According to the WHO 2020 Malaria Report, many in Africa still struggle with access to basic medicines, including antimalarials. Malaria is still a leading cause of sickness and death in many African countries, with the most vulnerable groups being young children who are yet to develop immunity to malaria and pregnant women who experience decreased immunity.

It is hard for me to speak about malaria without thinking of my own experience as a child when I was constantly being treated for the disease. This resulted in a lot of out-of-school days in my younger years. Thankfully, I moved out of this phase before my secondary education commenced. Sadly, this is not the case for many people in malaria-endemic countries. Each case of malaria results in immeasurable stress and personal costs for patients and their families.

Economic burden
Malaria presents a huge economic burden to individuals, families, societies and nations. The centres for disease control and prevention estimate the direct costs, for example, of illness, treatment and premature death to be at least US$12 billion per year. The cost of lost economic productivity and growth is often more than that.

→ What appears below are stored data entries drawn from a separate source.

### config.mk
export PLATFORM = sky130hd
export DESIGN_NAME = adapt_rx_top
export DESIGN_NICKNAME = d
export VERILOG_FILES = /design/src/adapt_pkg.sv /design/src/adapt_fifo.sv /design/src/adapt_rx_top.sv /design/src/bitsync.sv /design/src/latency_measure.sv
export SDC_FILE = /design/constraint.sdc
export NUM_CORES = 1
export LEC_CHECK = 0
export ABC_AREA = 1
export BUFFER_PORTS_ARGS = -buffer_cell sky130_fd_sc_hd__buf_2
export CORE_MARGIN = 10
export CORE_UTILIZATION = 55
export CTS_BUF_LIST = sky130_fd_sc_hd__clkbuf_4
export CTS_CLUSTER_DIAMETER = 100
export DETAILED_ROUTE_END_ITERATION = 8
export PLACE_DENSITY = 0.81
export SETUP_SLACK_MARGIN = 0.4
export SLEW_MARGIN = 30
export SYNTH_ARGS = -nofsm -noshare
export SYNTH_HDL_FRONTEND = slang
export SYNTH_SLANG_ARGS = --single-unit
### constraint.sdc
create_clock -name s_clk -period 3.8 [get_ports s_clk]
set_clock_uncertainty 0.15 [all_clocks]
set_input_delay 0.38 -clock s_clk [delete_from_list [all_inputs] [get_ports s_clk]]
set_output_delay 0.38 -clock s_clk [all_outputs]
set_load 0.03 [all_outputs]
### src/adapt_pkg.sv
// Receive adapter shared definitions
// Widths, FIFO depths and the structs passed between FIFOs and top
package adapt_pkg;

  // Sizing
  localparam int DATA_W      = 16; // Data word width
  localparam int MAIN_DEPTH  = 8;  // Main FIFO entries
  localparam int PS_DEPTH    = 4;  // Power-save FIFO entries
  localparam int SYNC_STAGES = 2;  // Flops per bit synchronizer

  // Plain vector types
  typedef logic [DATA_W-1:0] data_t;       // One data word
  typedef logic [1:0]        power_mode_t; // Bit 1 picks main FIFO, bit 0 unused

  // FIFO state seen by latency block and top
  typedef struct packed {
    logic empty;  // Pointers equal
    logic full;   // Same address, wrap bits differ
    logic wr_msb; // Write pointer wrap bit
    logic rd_msb; // Read pointer wrap bit
  } fifo_status_t;

  // Registered read port
  typedef struct packed {
    logic  valid; // One cycle after a legal read
    data_t data;  // Holds last word when valid low
  } fifo_rd_t;

endpackage

### src/adapt_fifo.sv
// Single-clock FIFO with wrap-bit pointers
// Exports empty, full and both wrap bits; read data is registered
`timescale 1ns/1ps

module adapt_fifo
  import adapt_pkg::*;
#(
  parameter int DEPTH = 8 // Entries, power of two
) (
  input  logic         s_clk,   // Core clock
  input  logic         s_rst_n, // Sync reset, active low
  input  logic         wr_en,   // Write strobe
  input  data_t        wr_data, // Word to store
  input  logic         rd_en,   // Read strobe
  output fifo_rd_t     rd_out,  // Valid and data, one cycle after read
  output fifo_status_t status   // Flags and wrap bits
);

  localparam int ADDR_W = $clog2(DEPTH); // Address bits into storage
  localparam int PTR_W  = ADDR_W + 1;    // Extra bit marks each wrap

  // Storage
  data_t mem [DEPTH]; // Register array, no reset

  // Pointers
  logic [PTR_W-1:0]  wr_ptr;  // Next slot to write
  logic [PTR_W-1:0]  rd_ptr;  // Next slot to read
  logic [ADDR_W-1:0] wr_addr; // Low bits of write pointer
  logic [ADDR_W-1:0] rd_addr; // Low bits of read pointer
  logic              wr_wrap; // Write pointer wrap bit
  logic              rd_wrap; // Read pointer wrap bit

  // Flags and accepted strobes
  logic fifo_empty; // Nothing stored
  logic fifo_full;  // All slots used
  logic wr_ok;      // Write taken this cycle
  logic rd_ok;      // Read taken this cycle

  // Read port registers
  logic  rd_valid_q; // Pulses after each legal read
  data_t rd_data_q;  // Last word read

  assign wr_addr = wr_ptr[ADDR_W-1:0];
  assign rd_addr = rd_ptr[ADDR_W-1:0];
  assign wr_wrap = wr_ptr[ADDR_W];
  assign rd_wrap = rd_ptr[ADDR_W];

  // Flags follow the registered pointers, so they move the cycle after a strobe
  assign fifo_empty = (wr_ptr == rd_ptr);
  assign fifo_full  = (wr_addr == rd_addr) && (wr_wrap != rd_wrap);

  // Each strobe judged on its own flag
  assign wr_ok = wr_en && !fifo_full;  // Write into full FIFO is dropped
  assign rd_ok = rd_en && !fifo_empty; // Read from empty FIFO is ignored

  // Write pointer
  always_ff @(posedge s_clk) begin
    if (!s_rst_n) begin
      wr_ptr <= '0;
    end else if (wr_ok) begin
      wr_ptr <= wr_ptr + 1'b1; // Carry into MSB toggles wrap bit
    end
  end

  // Read pointer
  always_ff @(posedge s_clk) begin
    if (!s_rst_n) begin
      rd_ptr <= '0;
    end else if (rd_ok) begin
      rd_ptr <= rd_ptr + 1'b1;
    end
  end

  // Storage write
  always_ff @(posedge s_clk) begin
    if (wr_ok) begin
      mem[wr_addr] <= wr_data;
    end
  end

  // Read valid, one-cycle pulse
  always_ff @(posedge s_clk) begin
    if (!s_rst_n) begin
      rd_valid_q <= 1'b0;
    end else begin
      rd_valid_q <= rd_ok;
    end
  end

  // Read data, held between reads
  always_ff @(posedge s_clk) begin
    if (!s_rst_n) begin
      rd_data_q <= '0; // Known value before first read
    end else if (rd_ok) begin
      rd_data_q <= mem[rd_addr];
    end
  end

  // Outputs
  assign rd_out.valid  = rd_valid_q;
  assign rd_out.data   = rd_data_q;
  assign status.empty  = fifo_empty;
  assign status.full   = fifo_full;
  assign status.wr_msb = wr_wrap; // Toggles once per write wrap
  assign status.rd_msb = rd_wrap; // Toggles once per read wrap

endmodule

### src/adapt_rx_top.sv
// Receive adapter top
// Steers strobes to main or power-save FIFO and muxes their outputs
`timescale 1ns/1ps

module adapt_rx_top
  import adapt_pkg::*;
(
  input  logic        s_clk,           // Core clock
  input  logic        s_rst_n,         // Sync reset, active low
  input  power_mode_t fifo_power_mode, // Bit 1 picks main FIFO, bit 0 ignored
  input  logic        wr_en,           // Write strobe
  input  data_t       wr_data,         // Word to store
  input  logic        rd_en,           // Read strobe
  output fifo_rd_t    rd_out,          // Read port of selected FIFO
  output logic        empty,           // Selected FIFO empty
  output logic        full,            // Selected FIFO full, writes now lost
  output logic        latency_pulse    // Wrap-ahead marker
);

  logic         sel_main;    // Main FIFO in use
  logic         main_wr_en;  // Write strobe to main FIFO
  logic         main_rd_en;  // Read strobe to main FIFO
  logic         ps_wr_en;    // Write strobe to power-save FIFO
  logic         ps_rd_en;    // Read strobe to power-save FIFO
  fifo_rd_t     main_rd_out; // Main FIFO read port
  fifo_rd_t     ps_rd_out;   // Power-save FIFO read port
  fifo_status_t main_status; // Main FIFO flags and wrap bits
  fifo_status_t ps_status;   // Power-save FIFO flags and wrap bits

  assign sel_main = fifo_power_mode[1];

  // Unselected FIFO sees no strobes and keeps its contents
  assign main_wr_en = wr_en && sel_main;
  assign main_rd_en = rd_en && sel_main;
  assign ps_wr_en   = wr_en && !sel_main;
  assign ps_rd_en   = rd_en && !sel_main;

  adapt_fifo #(
    .DEPTH (MAIN_DEPTH)
  ) main_fifo (
    .s_clk   (s_clk),
    .s_rst_n (s_rst_n),
    .wr_en   (main_wr_en),
    .wr_data (wr_data),
    .rd_en   (main_rd_en),
    .rd_out  (main_rd_out),
    .status  (main_status)
  );

  adapt_fifo #(
    .DEPTH (PS_DEPTH)
  ) ps_fifo (
    .s_clk   (s_clk),
    .s_rst_n (s_rst_n),
    .wr_en   (ps_wr_en),
    .wr_data (wr_data),
    .rd_en   (ps_rd_en),
    .rd_out  (ps_rd_out),
    .status  (ps_status)
  );

  latency_measure latency_measure_inst (
    .s_clk           (s_clk),
    .s_rst_n         (s_rst_n),
    .fifo_power_mode (fifo_power_mode),
    .main_status     (main_status),
    .ps_status       (ps_status),
    .latency_pulse   (latency_pulse)
  );

  // Output mux, follows the mode directly
  assign rd_out = sel_main ? main_rd_out : ps_rd_out;
  assign empty  = sel_main ? main_status.empty : ps_status.empty;
  assign full   = sel_main ? main_status.full : ps_status.full;

endmodule

### src/bitsync.sv
// Multi-flop bit synchronizer
// Each bit is treated independently, chain loads RESET_VAL on reset
`timescale 1ns/1ps

module bitsync
  import adapt_pkg::*;
#(
  parameter int               WIDTH     = 1,  // Bits synchronized side by side
  parameter logic [WIDTH-1:0] RESET_VAL = '0  // Value of every stage after reset
) (
  input  logic             s_clk,    // Destination clock
  input  logic             s_rst_n,  // Sync reset, active low
  input  logic [WIDTH-1:0] data_in,  // Quasi-static source bits
  output logic [WIDTH-1:0] data_out  // Synchronized copy
);

  logic [WIDTH-1:0] sync_q [SYNC_STAGES]; // Stage 0 samples the input

  always_ff @(posedge s_clk) begin
    if (!s_rst_n) begin
      for (int i = 0; i < SYNC_STAGES; i++) begin
        sync_q[i] <= RESET_VAL;
      end
    end else begin
      sync_q[0] <= data_in; // First capture, may go metastable
      for (int i = 1; i < SYNC_STAGES; i++) begin
        sync_q[i] <= sync_q[i-1]; // Settle through the chain
      end
    end
  end

  assign data_out = sync_q[SYNC_STAGES-1]; // Last stage only

endmodule

### src/latency_measure.sv
// Latency marker for the receive FIFOs
// Syncs wrap bits of both FIFOs, pulse is high while write is one wrap ahead
`timescale 1ns/1ps

module latency_measure
  import adapt_pkg::*;
(
  input  logic         s_clk,           // Core clock
  input  logic         s_rst_n,         // Sync reset, active low
  input  power_mode_t  fifo_power_mode, // Bit 1 picks main FIFO
  input  fifo_status_t main_status,     // Main FIFO flags and wrap bits
  input  fifo_status_t ps_status,       // Power-save FIFO flags and wrap bits
  output logic         latency_pulse    // Write wrapped once more than read
);

  logic [1:0] main_msb_sync; // {wr, rd} wrap bits, main FIFO
  logic [1:0] ps_msb_sync;   // {wr, rd} wrap bits, power-save FIFO
  logic       main_diff;     // Main FIFO wrap mismatch
  logic       ps_diff;       // Power-save FIFO wrap mismatch

  // Pointers may come from other domains in the full product
  bitsync #(
    .WIDTH     (2),
    .RESET_VAL (2'b00)
  ) main_msb_bitsync (
    .s_clk    (s_clk),
    .s_rst_n  (s_rst_n),
    .data_in  ({main_status.wr_msb, main_status.rd_msb}),
    .data_out (main_msb_sync)
  );

  bitsync #(
    .WIDTH     (2),
    .RESET_VAL (2'b00)
  ) ps_msb_bitsync (
    .s_clk    (s_clk),
    .s_rst_n  (s_rst_n),
    .data_in  ({ps_status.wr_msb, ps_status.rd_msb}),
    .data_out (ps_msb_sync)
  );

  assign main_diff = main_msb_sync[1] ^ main_msb_sync[0];
  assign ps_diff   = ps_msb_sync[1] ^ ps_msb_sync[0];

  // Third cycle of delay after the two sync stages
  always_ff @(posedge s_clk) begin
    if (!s_rst_n) begin
      latency_pulse <= 1'b0;
    end else begin
      latency_pulse <= fifo_power_mode[1] ? main_diff : ps_diff; // Mode change seen next cycle
    end
  end

endmodule

==> results.sh <==
export IMPL_crit_end="main_fifo.mem[2][14]"
export IMPL_hold_viol=0
export IMPL_clock_latency_ns=0.69
export IMPL_critPathMaxStageDelay_ns=0.68
export IMPL_finalCritPeriodShare_pct=71.3
export IMPL_finalWeightedCongestion=0.804
export IMPL_crit_fanout=15
export IMPL_setup_viol=0
export IMPL_viasPerCell=5.37
export IMPL_outcome="finished, final reports clean"
export IMPL_clk_pin_slew_worst_paths_ns=0.07
export IMPL_cts_htree_levels=2
export IMPL_worst_slew_pin_transition_ns=0.839
export IMPL_clock_sinks=249
export IMPL_port_buffers=40
export IMPL_r2r_slack_ns=1.09
export IMPL_critical_path_cell_chain="clkinv_1 > nand2_1 > nand2_1 > nand4_2 > nand3_1 > nor2_1 > buf_4"
export IMPL_area_delta_synth_final_pct=13.3
export IMPL_avgSynthCellArea_sq_um=10.4
export IMPL_grt_use_total_pct=17.4
export IMPL_min_path_type="input port to flip-flop"
export IMPL_ys_types=28
export IMPL_cap_violations=0
export IMPL_drt_iter0_markers=493
export IMPL_cp_depth=7
export IMPL_whs_ns=0.0533
export IMPL_dp_hpwl_um=12500
export IMPL_irDropWorstVdd_uv=333
export IMPL_dieArea_sq_mm=0.0242
export IMPL_p_leak_nw=4.58
export IMPL_grt_max_degree=65
export IMPL_ios=42
export IMPL_grt_antenna_before_repair=1
export IMPL_fin_crit_ns=2.71
export IMPL_critPathTopFamily="simple AND/OR/NAND/NOR gates"
export IMPL_startpoint_type="flip-flop"
export IMPL_num_nets_final=1085
export IMPL_synth_area_top_cells="edfxtp_1 57%, dfxtp_1 11%, nand2_1 8.8%"
export IMPL_layout_commonest_cell="nand2_1"
export IMPL_worstReg2RegEnd="main_fifo.mem[2][14]"
export IMPL_synth_top_area_share_pct=57.1
export IMPL_regToRegStartpoint="main_fifo.rd_ptr[0]"
export IMPL_initial_core_util_pct=56.0
export IMPL_required_ns=4.01
export IMPL_wl_per_cell_um=16.0
export IMPL_ys_seq_area_share_pct=68.4
export IMPL_die_width_um=156
export IMPL_drc=0
export IMPL_routed_wl_um=21400
export IMPL_endpoint_kind="flip-flop"
export IMPL_grt_pass1_vias=7029
export IMPL_syn_inst=968
export IMPL_dp_cells=1203
export IMPL_yosysWarnings=0
export IMPL_startpoint="main_fifo.rd_ptr[0]"
export IMPL_syn_num_nets=997
export IMPL_p_per_area_mw_per_mm2=504
export IMPL_clk_path_buf_depth=3
export IMPL_cts_inserted_buffers=60
export IMPL_cp_data_arrival_time_ns=2.92
export IMPL_firstDrtPassIters=5
export IMPL_post_cts_setup_buffer_count=0
export IMPL_max_clock_freq_ghz=0.369
export IMPL_syn_area_sq_mm=0.0101
export IMPL_cp_slowest_cell="nor2_1"
export IMPL_crit_type="flip-flop to flip-flop"
export IMPL_ctsRootBufferMaster="clkbuf_4"
export IMPL_num_vias=7150
export IMPL_dieHeight_um=156
export IMPL_grt_overflow=0
export IMPL_fin_tns_setup_ns=0
export IMPL_ant_nets=0
export IMPL_core_area_sq_mm=0.0180
export IMPL_cts_tree="done"
export IMPL_crit_buf_inv=2
export IMPL_yosys_area_top_type="edfxtp_1"
export IMPL_rsz0062_at_grt="false"
export IMPL_drive_gt1_share_pct=15.2
export IMPL_maxSlewViolCount=0
export IMPL_num_rows=49
export IMPL_fin_cells=1332
export IMPL_final_cell_mix="237 x nand2_1, 192 x edfxtp_1, 144 x nor2_1, 109 x nand3_1, 91 x clkbuf_4"
export IMPL_cpMostUsedCell="nand2_1"
export IMPL_slew_headroom_pct=43.9
export IMPL_ys_ff_latch=249
export IMPL_ff2ff_path_depth=7
export IMPL_grt_pass1_wl_um=34100
## metrics by stage
stage	cell area, sq um	setup slack [ns]	util [%]	power [mW]
finish	11400	1.09	63.5	5.77
global route	11400	0.870	63.5	6.02
CTS	11400	1.06	63.5	5.82
detailed placement	10500	1.06	58.1	3.66
global placement	10500	1.26	58.1	3.64
floorplan	10100	1.55	-	3.50
## report_power, final
group / total, mW / internal (mW) / leakage (nW) / switching [mW]
sequential: 3.04 / 3.01 / 2.20 / 0.0364
clock: 2.15 / 1.16 / 0.465 / 0.995
combinational: 0.577 / 0.173 / 1.91 / 0.404
total: 5.77 / 4.33 / 4.58 / 1.43
## routing by layer
| layer | wire [um] | share of wire [%] | up-vias | GRT usage, % |
|---|---|---|---|---|
| li1 | - | - | 3452 | - |
| met3 | 1490 | 7.0 | 35 | 4.00 |
| met1 | 8810 | 41 | 3386 | 20.8 |
| met2 | 10600 | 49 | 277 | 29.1 |
| met4 | 488 | 2.3 | 0 | 8.82 |
| met5 | 0 | 0 | - | 0 |
## cell families after synthesis
kind of cell	after synthesis	synth area share, %
flip-flops	249	68.4
AND/OR/NAND/NOR	499	20.3
adder cells (fa/ha/maj)	7	0.867
multiplexers	1	0.0991
buffers and inverters	107	4.66
XOR/XNOR	9	0.780
AO/OA/AOI/OAI	96	4.87
## area by class of cell
type / instances / area, sq um
fillers: 1394 / 6580
repair buffers: 80 / 553
clock buffers: 91 / 683
well taps: 229 / 287
inverters: 53 / 199
multi-input cells: 612 / 2720
clock inverters: 17 / 92.6
diodes: 1 / 2.50
flip-flops and latches: 249 / 6910
## how the worst min path moves through the flow
stage | start | end | slack, ns | cells past startpoint
floorplan | flip-flop | flip-flop | 0.24 | 2
global placement | latency_measure_inst.ps_msb_bitsync.sync_q[0][0] | latency_measure_inst.ps_msb_bitsync.sync_q[0][2] | 0.24 | 2
detailed placement | latency_measure_inst.ps_msb_bitsync.sync_q[0][0] | latency_measure_inst.ps_msb_bitsync.sync_q[0][2] | 0.25 | 2
CTS | fifo_power_mode[1] | latency_measure_inst.latency_pulse | 0.04 | 3
global route | s_rst_n | latency_measure_inst.ps_msb_bitsync.sync_q[0][2] | 0.05 | 3
finish | s_rst_n | main_fifo.rd_data_q[2] | 0.05 | 3
## repair_timing
item / CTS / global route
gates resized for setup: 0 / 0
hold endpoints to repair: 195 / 0
hold buffers: 20 / 0
## flip-flops by register name, summed over array words and instances, names as in the netlist
register                                      count
main_fifo.mem                                   128
ps_fifo.mem                                      64
main_fifo.rd_data_q                              16
ps_fifo.rd_data_q                                16
latency_measure_inst.main_msb_bitsync.sync_q      4
latency_measure_inst.ps_msb_bitsync.sync_q        4
main_fifo.rd_ptr                                  4
main_fifo.wr_ptr                                  4
ps_fifo.rd_ptr                                    3
ps_fifo.wr_ptr                                    3
latency_measure_inst.latency_pulse                1
main_fifo.rd_valid_q                              1
ps_fifo.rd_valid_q                                1
## worst register-to-register path: cells and delay by family (launching register included)
kind          cells  cell delay, ns
buf+inv           2            0.48
flops             1            0.49
simple gates      5            1.30
## synth_stat cells
master and count:
a21oi_1 9, a21oi_4 1, buf_1 5, buf_2 21, buf_4 3, buf_6 4, clkbuf_1 20, clkbuf_2 1
clkinv_1 1, dfxtp_1 57, edfxtp_1 192, ha_1 7, inv_1 48, inv_2 4, mux2i_1 1, nand2_1 237
nand2_2 2, nand2_4 2, nand3_1 109, nand3b_1 2, nand4_2 1, nor2_1 144, nor2_4 1, nor3_1 1
o21ai_0 81, o21ai_1 5, xnor2_1 4, xor2_1 5
No activity file was read; power rests on OpenSTA's default activity.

Despite remarkable progress in the past two decades, we are still reminded of how far we still need to go. The disease claimed 627,000 lives in 2020 compared to 409,000 in 2019 and is still killing more people than COVID-19 in Africa, which bears 95 per cent of the world’s malaria caseload. Every minute, a child dies from this preventable and curable disease, with two-thirds of these children aged under five. This is more than just a statistic – it represents a lost generation of scientists, engineers and teachers who could have contributed to a more prosperous future.

This is why Novartis has taken a multi-faceted approach to fight the disease through sustainable partnerships to research, develop and manufacture a portfolio of antimalarial drugs. In 1999, Novartis, in partnership with Medicines for Malaria Venture, introduced its first malaria treatment, a highly effective fixed-dose artemisinin-based combination therapy.

Since its launch, more than 430 million dispersible treatments for children have been distributed to malaria-endemic countries and are contributing to a significant reduction in malaria deaths. In 2021, it crossed the one billion mark in antimalarial treatments delivered to patients worldwide.

In 2021, Novartis partnered the Society for Family Health on the Del2All programme, an Integrated Community Case Management intervention, to strengthen access to diagnosis and treatment for children with malaria who are under five years of age in Nigeria. The programme aimed to deliver healthcare services at the community level to all children with malaria, diarrhoea and pneumonia and to improve community knowledge, care-seeking behaviour and uptake of services for these diseases in Ebonyi and Kaduna states.

It is worth noting the tremendous progress toward malaria elimination in the West Africa region. Ghana has made impressive progress against malaria, decreasing mortality and morbidity by over 50 per cent between 2005 and 2015. Gains facilitated in part due to increased financial commitment from government and donors. Meanwhile, in 2021, Nigeria and the Global Fund launched new grants to fight malaria and build resilient healthcare systems across the country for a three-year period.

The need for multi-sectoral collaboration and allocation of funding to carry out more targeted interventions, awareness programmes and research and development in the fight against malaria cannot be over-emphasised. This will help strengthen healthcare systems and boost the economy – even in the most endemic communities so they are better prepared to respond to the threat of malaria.

When you invest in healthcare, it is not a cost, it is an investment in our collective welfare and economy.